Please copy out all the data. Every detail stays the same.

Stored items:
·····
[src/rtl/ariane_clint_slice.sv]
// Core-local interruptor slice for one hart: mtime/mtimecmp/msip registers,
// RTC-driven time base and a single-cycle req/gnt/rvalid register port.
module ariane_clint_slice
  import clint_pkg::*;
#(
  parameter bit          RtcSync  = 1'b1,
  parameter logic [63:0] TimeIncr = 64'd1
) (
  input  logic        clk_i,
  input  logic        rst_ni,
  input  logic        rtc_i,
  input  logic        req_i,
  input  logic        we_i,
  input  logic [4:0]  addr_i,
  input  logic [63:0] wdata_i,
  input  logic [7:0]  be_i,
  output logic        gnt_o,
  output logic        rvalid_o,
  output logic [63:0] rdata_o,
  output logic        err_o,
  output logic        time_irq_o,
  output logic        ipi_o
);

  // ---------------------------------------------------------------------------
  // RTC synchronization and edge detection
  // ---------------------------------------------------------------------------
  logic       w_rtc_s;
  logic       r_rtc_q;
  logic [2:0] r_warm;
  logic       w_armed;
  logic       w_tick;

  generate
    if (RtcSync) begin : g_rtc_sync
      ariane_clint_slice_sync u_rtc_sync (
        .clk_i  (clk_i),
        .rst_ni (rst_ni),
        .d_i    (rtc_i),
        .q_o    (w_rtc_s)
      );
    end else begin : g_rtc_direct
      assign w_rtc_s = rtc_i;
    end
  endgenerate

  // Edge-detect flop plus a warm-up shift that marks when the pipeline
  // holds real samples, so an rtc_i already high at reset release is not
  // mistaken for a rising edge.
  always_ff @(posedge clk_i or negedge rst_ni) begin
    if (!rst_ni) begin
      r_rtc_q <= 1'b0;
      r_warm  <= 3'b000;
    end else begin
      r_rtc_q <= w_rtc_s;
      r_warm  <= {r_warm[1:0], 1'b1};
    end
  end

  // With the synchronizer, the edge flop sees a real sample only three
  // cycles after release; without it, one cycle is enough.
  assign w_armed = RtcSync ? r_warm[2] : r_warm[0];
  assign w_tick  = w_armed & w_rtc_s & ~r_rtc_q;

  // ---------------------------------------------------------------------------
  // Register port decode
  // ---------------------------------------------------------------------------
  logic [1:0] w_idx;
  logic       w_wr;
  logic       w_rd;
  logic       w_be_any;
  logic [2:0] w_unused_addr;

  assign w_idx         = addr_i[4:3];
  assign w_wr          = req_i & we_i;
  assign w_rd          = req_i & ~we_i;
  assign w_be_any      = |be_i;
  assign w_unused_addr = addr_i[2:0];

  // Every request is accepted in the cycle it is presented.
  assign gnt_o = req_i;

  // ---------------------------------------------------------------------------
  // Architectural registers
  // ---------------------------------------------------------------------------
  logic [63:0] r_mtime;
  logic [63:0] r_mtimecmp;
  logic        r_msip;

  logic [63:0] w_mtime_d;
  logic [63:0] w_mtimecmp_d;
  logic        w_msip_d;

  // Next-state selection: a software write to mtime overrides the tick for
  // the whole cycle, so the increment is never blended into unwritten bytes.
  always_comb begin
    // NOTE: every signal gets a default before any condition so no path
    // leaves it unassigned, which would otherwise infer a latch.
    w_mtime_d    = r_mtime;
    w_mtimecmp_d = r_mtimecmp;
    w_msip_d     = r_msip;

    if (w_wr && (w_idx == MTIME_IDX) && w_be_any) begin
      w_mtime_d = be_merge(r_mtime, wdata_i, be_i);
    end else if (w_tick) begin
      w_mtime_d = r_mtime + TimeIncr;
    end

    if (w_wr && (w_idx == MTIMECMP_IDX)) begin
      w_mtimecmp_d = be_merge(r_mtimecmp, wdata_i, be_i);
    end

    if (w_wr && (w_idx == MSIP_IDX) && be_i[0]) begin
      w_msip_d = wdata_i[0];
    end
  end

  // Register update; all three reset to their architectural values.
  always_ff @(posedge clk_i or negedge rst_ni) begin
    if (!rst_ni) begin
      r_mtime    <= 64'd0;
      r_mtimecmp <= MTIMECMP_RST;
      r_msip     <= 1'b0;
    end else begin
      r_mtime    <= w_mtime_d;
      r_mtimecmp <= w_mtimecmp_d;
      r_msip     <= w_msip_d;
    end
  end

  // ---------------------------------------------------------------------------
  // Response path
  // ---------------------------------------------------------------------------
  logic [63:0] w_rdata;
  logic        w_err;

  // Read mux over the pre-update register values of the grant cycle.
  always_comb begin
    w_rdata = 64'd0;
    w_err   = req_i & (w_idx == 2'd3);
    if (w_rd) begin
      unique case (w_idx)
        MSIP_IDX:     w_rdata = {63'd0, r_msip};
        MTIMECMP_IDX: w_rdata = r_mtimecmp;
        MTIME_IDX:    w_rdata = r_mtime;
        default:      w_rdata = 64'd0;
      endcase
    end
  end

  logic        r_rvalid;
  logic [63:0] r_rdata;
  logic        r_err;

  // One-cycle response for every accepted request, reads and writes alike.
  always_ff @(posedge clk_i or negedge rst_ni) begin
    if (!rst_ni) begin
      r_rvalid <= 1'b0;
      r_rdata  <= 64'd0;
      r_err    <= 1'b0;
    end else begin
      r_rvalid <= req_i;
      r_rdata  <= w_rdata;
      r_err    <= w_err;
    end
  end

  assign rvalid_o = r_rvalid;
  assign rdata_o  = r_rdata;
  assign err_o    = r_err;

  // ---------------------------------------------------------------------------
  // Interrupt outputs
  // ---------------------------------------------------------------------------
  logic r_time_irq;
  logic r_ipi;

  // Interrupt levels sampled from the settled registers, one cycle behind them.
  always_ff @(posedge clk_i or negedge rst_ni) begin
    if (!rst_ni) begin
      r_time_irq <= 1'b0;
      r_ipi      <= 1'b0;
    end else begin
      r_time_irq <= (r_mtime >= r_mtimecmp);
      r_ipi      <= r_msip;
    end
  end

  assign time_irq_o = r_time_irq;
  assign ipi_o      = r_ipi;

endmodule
·····
Output of the task:
[src/rtl/ariane_clint_slice.sv]
// Core-local interruptor slice for one hart: mtime/mtimecmp/msip registers,
// RTC-driven time base and a single-cycle req/gnt/rvalid register port.
module ariane_clint_slice
  import clint_pkg::*;
#(
  parameter bit          RtcSync  = 1'b1,
  parameter logic [63:0] TimeIncr = 64'd1
) (
  input  logic        clk_i,
  input  logic        rst_ni,
  input  logic        rtc_i,
  input  logic        req_i,
  input  logic        we_i,
  input  logic [4:0]  addr_i,
  input  logic [63:0] wdata_i,
  input  logic [7:0]  be_i,
  output logic        gnt_o,
  output logic        rvalid_o,
  output logic [63:0] rdata_o,
  output logic        err_o,
  output logic        time_irq_o,
  output logic        ipi_o
);

  // ---------------------------------------------------------------------------
  // RTC synchronization and edge detection
  // ---------------------------------------------------------------------------
  logic       w_rtc_s;
  logic       r_rtc_q;
  logic [2:0] r_warm;
  logic       w_armed;
  logic       w_tick;

  generate
    if (RtcSync) begin : g_rtc_sync
      ariane_clint_slice_sync u_rtc_sync (
        .clk_i  (clk_i),
        .rst_ni (rst_ni),
        .d_i    (rtc_i),
        .q_o    (w_rtc_s)
      );
    end else begin : g_rtc_direct
      assign w_rtc_s = rtc_i;
    end
  endgenerate

  // Edge-detect flop plus a warm-up shift that marks when the pipeline
  // holds real samples, so an rtc_i already high at reset release is not
  // mistaken for a rising edge.
  always_ff @(posedge clk_i or negedge rst_ni) begin
    if (!rst_ni) begin
      r_rtc_q <= 1'b0;
      r_warm  <= 3'b000;
    end else begin
      r_rtc_q <= w_rtc_s;
      r_warm  <= {r_warm[1:0], 1'b1};
    end
  end

  // With the synchronizer, the edge flop sees a real sample only three
  // cycles after release; without it, one cycle is enough.
  assign w_armed = RtcSync ? r_warm[2] : r_warm[0];
  assign w_tick  = w_armed & w_rtc_s & ~r_rtc_q;

  // ---------------------------------------------------------------------------
  // Register port decode
  // ---------------------------------------------------------------------------
  logic [1:0] w_idx;
  logic       w_wr;
  logic       w_rd;
  logic       w_be_any;
  logic [2:0] w_unused_addr;

  assign w_idx         = addr_i[4:3];
  assign w_wr          = req_i & we_i;
  assign w_rd          = req_i & ~we_i;
  assign w_be_any      = |be_i;
  assign w_unused_addr = addr_i[2:0];

  // Every request is accepted in the cycle it is presented.
  assign gnt_o = req_i;

  // ---------------------------------------------------------------------------
  // Architectural registers
  // ---------------------------------------------------------------------------
  logic [63:0] r_mtime;
  logic [63:0] r_mtimecmp;
  logic        r_msip;

  logic [63:0] w_mtime_d;
  logic [63:0] w_mtimecmp_d;
  logic        w_msip_d;

  // Next-state selection: a software write to mtime overrides the tick for
  // the whole cycle, so the increment is never blended into unwritten bytes.
  always_comb begin
    // NOTE: every signal gets a default before any condition so no path
    // leaves it unassigned, which would otherwise infer a latch.
    w_mtime_d    = r_mtime;
    w_mtimecmp_d = r_mtimecmp;
    w_msip_d     = r_msip;

    if (w_wr && (w_idx == MTIME_IDX) && w_be_any) begin
      w_mtime_d = be_merge(r_mtime, wdata_i, be_i);
    end else if (w_tick) begin
      w_mtime_d = r_mtime + TimeIncr;
    end

    if (w_wr && (w_idx == MTIMECMP_IDX)) begin
      w_mtimecmp_d = be_merge(r_mtimecmp, wdata_i, be_i);
    end

    if (w_wr && (w_idx == MSIP_IDX) && be_i[0]) begin
      w_msip_d = wdata_i[0];
    end
  end

  // Register update; all three reset to their architectural values.
  always_ff @(posedge clk_i or negedge rst_ni) begin
    if (!rst_ni) begin
      r_mtime    <= 64'd0;
      r_mtimecmp <= MTIMECMP_RST;
      r_msip     <= 1'b0;
    end else begin
      r_mtime    <= w_mtime_d;
      r_mtimecmp <= w_mtimecmp_d;
      r_msip     <= w_msip_d;
    end
  end

  // ---------------------------------------------------------------------------
  // Response path
  // ---------------------------------------------------------------------------
  logic [63:0] w_rdata;
  logic        w_err;

  // Read mux over the pre-update register values of the grant cycle.
  always_comb begin
    w_rdata = 64'd0;
    w_err   = req_i & (w_idx == 2'd3);
    if (w_rd) begin
      unique case (w_idx)
        MSIP_IDX:     w_rdata = {63'd0, r_msip};
        MTIMECMP_IDX: w_rdata = r_mtimecmp;
        MTIME_IDX:    w_rdata = r_mtime;
        default:      w_rdata = 64'd0;
      endcase
    end
  end

  logic        r_rvalid;
  logic [63:0] r_rdata;
  logic        r_err;

  // One-cycle response for every accepted request, reads and writes alike.
  always_ff @(posedge clk_i or negedge rst_ni) begin
    if (!rst_ni) begin
      r_rvalid <= 1'b0;
      r_rdata  <= 64'd0;
      r_err    <= 1'b0;
    end else begin
      r_rvalid <= req_i;
      r_rdata  <= w_rdata;
      r_err    <= w_err;
    end
  end

  assign rvalid_o = r_rvalid;
  assign rdata_o  = r_rdata;
  assign err_o    = r_err;

  // ---------------------------------------------------------------------------
  // Interrupt outputs
  // ---------------------------------------------------------------------------
  logic r_time_irq;
  logic r_ipi;

  // Interrupt levels sampled from the settled registers, one cycle behind them.
  always_ff @(posedge clk_i or negedge rst_ni) begin
    if (!rst_ni) begin
      r_time_irq <= 1'b0;
      r_ipi      <= 1'b0;
    end else begin
      r_time_irq <= (r_mtime >= r_mtimecmp);
      r_ipi      <= r_msip;
    end
  end

  assign time_irq_o = r_time_irq;
  assign ipi_o      = r_ipi;

endmodule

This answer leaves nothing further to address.